Problem details » Every record is to be transcribed exactly as written.

----- Extracted records -----

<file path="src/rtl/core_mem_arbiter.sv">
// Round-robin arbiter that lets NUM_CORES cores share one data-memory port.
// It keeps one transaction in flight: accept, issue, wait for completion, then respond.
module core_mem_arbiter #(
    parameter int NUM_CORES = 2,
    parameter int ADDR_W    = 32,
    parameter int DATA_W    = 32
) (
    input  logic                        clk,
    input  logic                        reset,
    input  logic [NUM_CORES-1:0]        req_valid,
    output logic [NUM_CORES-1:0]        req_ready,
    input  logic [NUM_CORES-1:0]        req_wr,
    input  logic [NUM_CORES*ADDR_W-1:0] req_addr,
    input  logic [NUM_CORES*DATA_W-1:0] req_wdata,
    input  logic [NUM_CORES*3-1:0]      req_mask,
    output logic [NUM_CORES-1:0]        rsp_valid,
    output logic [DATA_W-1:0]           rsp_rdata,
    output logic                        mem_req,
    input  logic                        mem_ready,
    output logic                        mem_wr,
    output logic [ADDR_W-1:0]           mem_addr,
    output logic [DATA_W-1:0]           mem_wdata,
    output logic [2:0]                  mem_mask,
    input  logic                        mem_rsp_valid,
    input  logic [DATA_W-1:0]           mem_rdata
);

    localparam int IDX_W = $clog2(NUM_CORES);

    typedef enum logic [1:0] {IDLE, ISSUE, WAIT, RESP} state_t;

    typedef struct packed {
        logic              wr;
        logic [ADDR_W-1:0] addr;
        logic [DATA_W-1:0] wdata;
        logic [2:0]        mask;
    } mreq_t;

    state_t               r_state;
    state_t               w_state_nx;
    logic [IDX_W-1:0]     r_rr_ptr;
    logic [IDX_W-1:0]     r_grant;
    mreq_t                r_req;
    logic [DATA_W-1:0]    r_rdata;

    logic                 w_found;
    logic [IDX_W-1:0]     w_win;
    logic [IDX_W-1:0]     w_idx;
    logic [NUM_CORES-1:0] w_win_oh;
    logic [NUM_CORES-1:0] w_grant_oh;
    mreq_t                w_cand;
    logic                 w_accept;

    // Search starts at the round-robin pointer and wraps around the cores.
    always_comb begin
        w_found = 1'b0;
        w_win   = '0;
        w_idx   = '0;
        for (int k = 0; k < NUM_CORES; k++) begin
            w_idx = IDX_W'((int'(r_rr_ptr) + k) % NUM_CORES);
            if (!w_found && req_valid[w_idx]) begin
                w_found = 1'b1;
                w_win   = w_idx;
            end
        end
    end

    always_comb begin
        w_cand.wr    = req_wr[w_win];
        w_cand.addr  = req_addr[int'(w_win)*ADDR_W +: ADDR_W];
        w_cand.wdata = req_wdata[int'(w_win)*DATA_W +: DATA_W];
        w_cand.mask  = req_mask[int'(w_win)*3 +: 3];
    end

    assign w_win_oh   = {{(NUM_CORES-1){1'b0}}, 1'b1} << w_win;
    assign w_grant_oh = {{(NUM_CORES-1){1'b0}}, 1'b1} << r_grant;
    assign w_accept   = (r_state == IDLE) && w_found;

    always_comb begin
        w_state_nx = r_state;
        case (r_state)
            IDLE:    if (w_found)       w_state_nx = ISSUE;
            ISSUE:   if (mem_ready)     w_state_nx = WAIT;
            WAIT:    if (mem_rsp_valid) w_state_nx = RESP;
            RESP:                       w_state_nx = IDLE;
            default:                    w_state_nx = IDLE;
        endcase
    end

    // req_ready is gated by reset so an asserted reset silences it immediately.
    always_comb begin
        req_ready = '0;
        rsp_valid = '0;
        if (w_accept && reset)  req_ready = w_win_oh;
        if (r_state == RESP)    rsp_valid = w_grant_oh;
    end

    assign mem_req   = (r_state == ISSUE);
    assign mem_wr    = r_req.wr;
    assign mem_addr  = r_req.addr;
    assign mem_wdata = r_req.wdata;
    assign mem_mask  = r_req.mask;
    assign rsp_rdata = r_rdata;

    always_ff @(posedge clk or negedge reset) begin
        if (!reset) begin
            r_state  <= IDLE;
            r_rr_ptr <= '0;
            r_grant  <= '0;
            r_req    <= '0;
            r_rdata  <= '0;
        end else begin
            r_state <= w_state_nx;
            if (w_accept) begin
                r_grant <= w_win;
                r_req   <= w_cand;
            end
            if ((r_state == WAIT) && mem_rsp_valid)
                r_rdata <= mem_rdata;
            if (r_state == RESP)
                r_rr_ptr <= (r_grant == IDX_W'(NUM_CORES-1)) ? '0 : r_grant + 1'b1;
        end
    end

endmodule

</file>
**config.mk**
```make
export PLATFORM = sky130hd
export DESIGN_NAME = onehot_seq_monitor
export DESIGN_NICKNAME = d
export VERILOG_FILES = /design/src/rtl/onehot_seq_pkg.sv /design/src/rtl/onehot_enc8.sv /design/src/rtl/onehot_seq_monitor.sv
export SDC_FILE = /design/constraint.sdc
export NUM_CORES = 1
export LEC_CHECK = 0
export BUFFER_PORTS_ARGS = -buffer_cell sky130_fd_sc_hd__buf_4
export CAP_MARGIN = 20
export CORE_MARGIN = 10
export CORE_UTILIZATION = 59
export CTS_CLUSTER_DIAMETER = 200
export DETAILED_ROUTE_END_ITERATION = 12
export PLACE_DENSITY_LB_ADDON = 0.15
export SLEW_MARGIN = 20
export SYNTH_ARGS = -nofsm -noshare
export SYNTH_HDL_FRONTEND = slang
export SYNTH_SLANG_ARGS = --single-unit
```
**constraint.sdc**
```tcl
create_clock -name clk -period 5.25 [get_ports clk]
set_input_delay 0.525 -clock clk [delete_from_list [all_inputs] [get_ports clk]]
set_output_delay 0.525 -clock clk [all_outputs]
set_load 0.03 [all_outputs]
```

-----

Result below »
<file path="src/rtl/core_mem_arbiter.sv">
// Round-robin arbiter that lets NUM_CORES cores share one data-memory port.
// It keeps one transaction in flight: accept, issue, wait for completion, then respond.
module core_mem_arbiter #(
    parameter int NUM_CORES = 2,
    parameter int ADDR_W    = 32,
    parameter int DATA_W    = 32
) (
    input  logic                        clk,
    input  logic                        reset,
    input  logic [NUM_CORES-1:0]        req_valid,
    output logic [NUM_CORES-1:0]        req_ready,
    input  logic [NUM_CORES-1:0]        req_wr,
    input  logic [NUM_CORES*ADDR_W-1:0] req_addr,
    input  logic [NUM_CORES*DATA_W-1:0] req_wdata,
    input  logic [NUM_CORES*3-1:0]      req_mask,
    output logic [NUM_CORES-1:0]        rsp_valid,
    output logic [DATA_W-1:0]           rsp_rdata,
    output logic                        mem_req,
    input  logic                        mem_ready,
    output logic                        mem_wr,
    output logic [ADDR_W-1:0]           mem_addr,
    output logic [DATA_W-1:0]           mem_wdata,
    output logic [2:0]                  mem_mask,
    input  logic                        mem_rsp_valid,
    input  logic [DATA_W-1:0]           mem_rdata
);

    localparam int IDX_W = $clog2(NUM_CORES);

    typedef enum logic [1:0] {IDLE, ISSUE, WAIT, RESP} state_t;

    typedef struct packed {
        logic              wr;
        logic [ADDR_W-1:0] addr;
        logic [DATA_W-1:0] wdata;
        logic [2:0]        mask;
    } mreq_t;

    state_t               r_state;
    state_t               w_state_nx;
    logic [IDX_W-1:0]     r_rr_ptr;
    logic [IDX_W-1:0]     r_grant;
    mreq_t                r_req;
    logic [DATA_W-1:0]    r_rdata;

    logic                 w_found;
    logic [IDX_W-1:0]     w_win;
    logic [IDX_W-1:0]     w_idx;
    logic [NUM_CORES-1:0] w_win_oh;
    logic [NUM_CORES-1:0] w_grant_oh;
    mreq_t                w_cand;
    logic                 w_accept;

    // Search starts at the round-robin pointer and wraps around the cores.
    always_comb begin
        w_found = 1'b0;
        w_win   = '0;
        w_idx   = '0;
        for (int k = 0; k < NUM_CORES; k++) begin
            w_idx = IDX_W'((int'(r_rr_ptr) + k) % NUM_CORES);
            if (!w_found && req_valid[w_idx]) begin
                w_found = 1'b1;
                w_win   = w_idx;
            end
        end
    end

    always_comb begin
        w_cand.wr    = req_wr[w_win];
        w_cand.addr  = req_addr[int'(w_win)*ADDR_W +: ADDR_W];
        w_cand.wdata = req_wdata[int'(w_win)*DATA_W +: DATA_W];
        w_cand.mask  = req_mask[int'(w_win)*3 +: 3];
    end

    assign w_win_oh   = {{(NUM_CORES-1){1'b0}}, 1'b1} << w_win;
    assign w_grant_oh = {{(NUM_CORES-1){1'b0}}, 1'b1} << r_grant;
    assign w_accept   = (r_state == IDLE) && w_found;

    always_comb begin
        w_state_nx = r_state;
        case (r_state)
            IDLE:    if (w_found)       w_state_nx = ISSUE;
            ISSUE:   if (mem_ready)     w_state_nx = WAIT;
            WAIT:    if (mem_rsp_valid) w_state_nx = RESP;
            RESP:                       w_state_nx = IDLE;
            default:                    w_state_nx = IDLE;
        endcase
    end

    // req_ready is gated by reset so an asserted reset silences it immediately.
    always_comb begin
        req_ready = '0;
        rsp_valid = '0;
        if (w_accept && reset)  req_ready = w_win_oh;
        if (r_state == RESP)    rsp_valid = w_grant_oh;
    end

    assign mem_req   = (r_state == ISSUE);
    assign mem_wr    = r_req.wr;
    assign mem_addr  = r_req.addr;
    assign mem_wdata = r_req.wdata;
    assign mem_mask  = r_req.mask;
    assign rsp_rdata = r_rdata;

    always_ff @(posedge clk or negedge reset) begin
        if (!reset) begin
            r_state  <= IDLE;
            r_rr_ptr <= '0;
            r_grant  <= '0;
            r_req    <= '0;
            r_rdata  <= '0;
        end else begin
            r_state <= w_state_nx;
            if (w_accept) begin
                r_grant <= w_win;
                r_req   <= w_cand;
            end
            if ((r_state == WAIT) && mem_rsp_valid)
                r_rdata <= mem_rdata;
            if (r_state == RESP)
                r_rr_ptr <= (r_grant == IDX_W'(NUM_CORES-1)) ? '0 : r_grant + 1'b1;
        end
    end

endmodule

</file>
**config.mk**
```make
export PLATFORM = sky130hd
export DESIGN_NAME = onehot_seq_monitor
export DESIGN_NICKNAME = d
export VERILOG_FILES = /design/src/rtl/onehot_seq_pkg.sv /design/src/rtl/onehot_enc8.sv /design/src/rtl/onehot_seq_monitor.sv
export SDC_FILE = /design/constraint.sdc
export NUM_CORES = 1
export LEC_CHECK = 0
export BUFFER_PORTS_ARGS = -buffer_cell sky130_fd_sc_hd__buf_4
export CAP_MARGIN = 20
export CORE_MARGIN = 10
export CORE_UTILIZATION = 59
export CTS_CLUSTER_DIAMETER = 200
export DETAILED_ROUTE_END_ITERATION = 12
export PLACE_DENSITY_LB_ADDON = 0.15
export SLEW_MARGIN = 20
export SYNTH_ARGS = -nofsm -noshare
export SYNTH_HDL_FRONTEND = slang
export SYNTH_SLANG_ARGS = --single-unit
```
**constraint.sdc**
```tcl
create_clock -name clk -period 5.25 [get_ports clk]
set_input_delay 0.525 -clock clk [delete_from_list [all_inputs] [get_ports clk]]
set_output_delay 0.525 -clock clk [all_outputs]
set_load 0.03 [all_outputs]
```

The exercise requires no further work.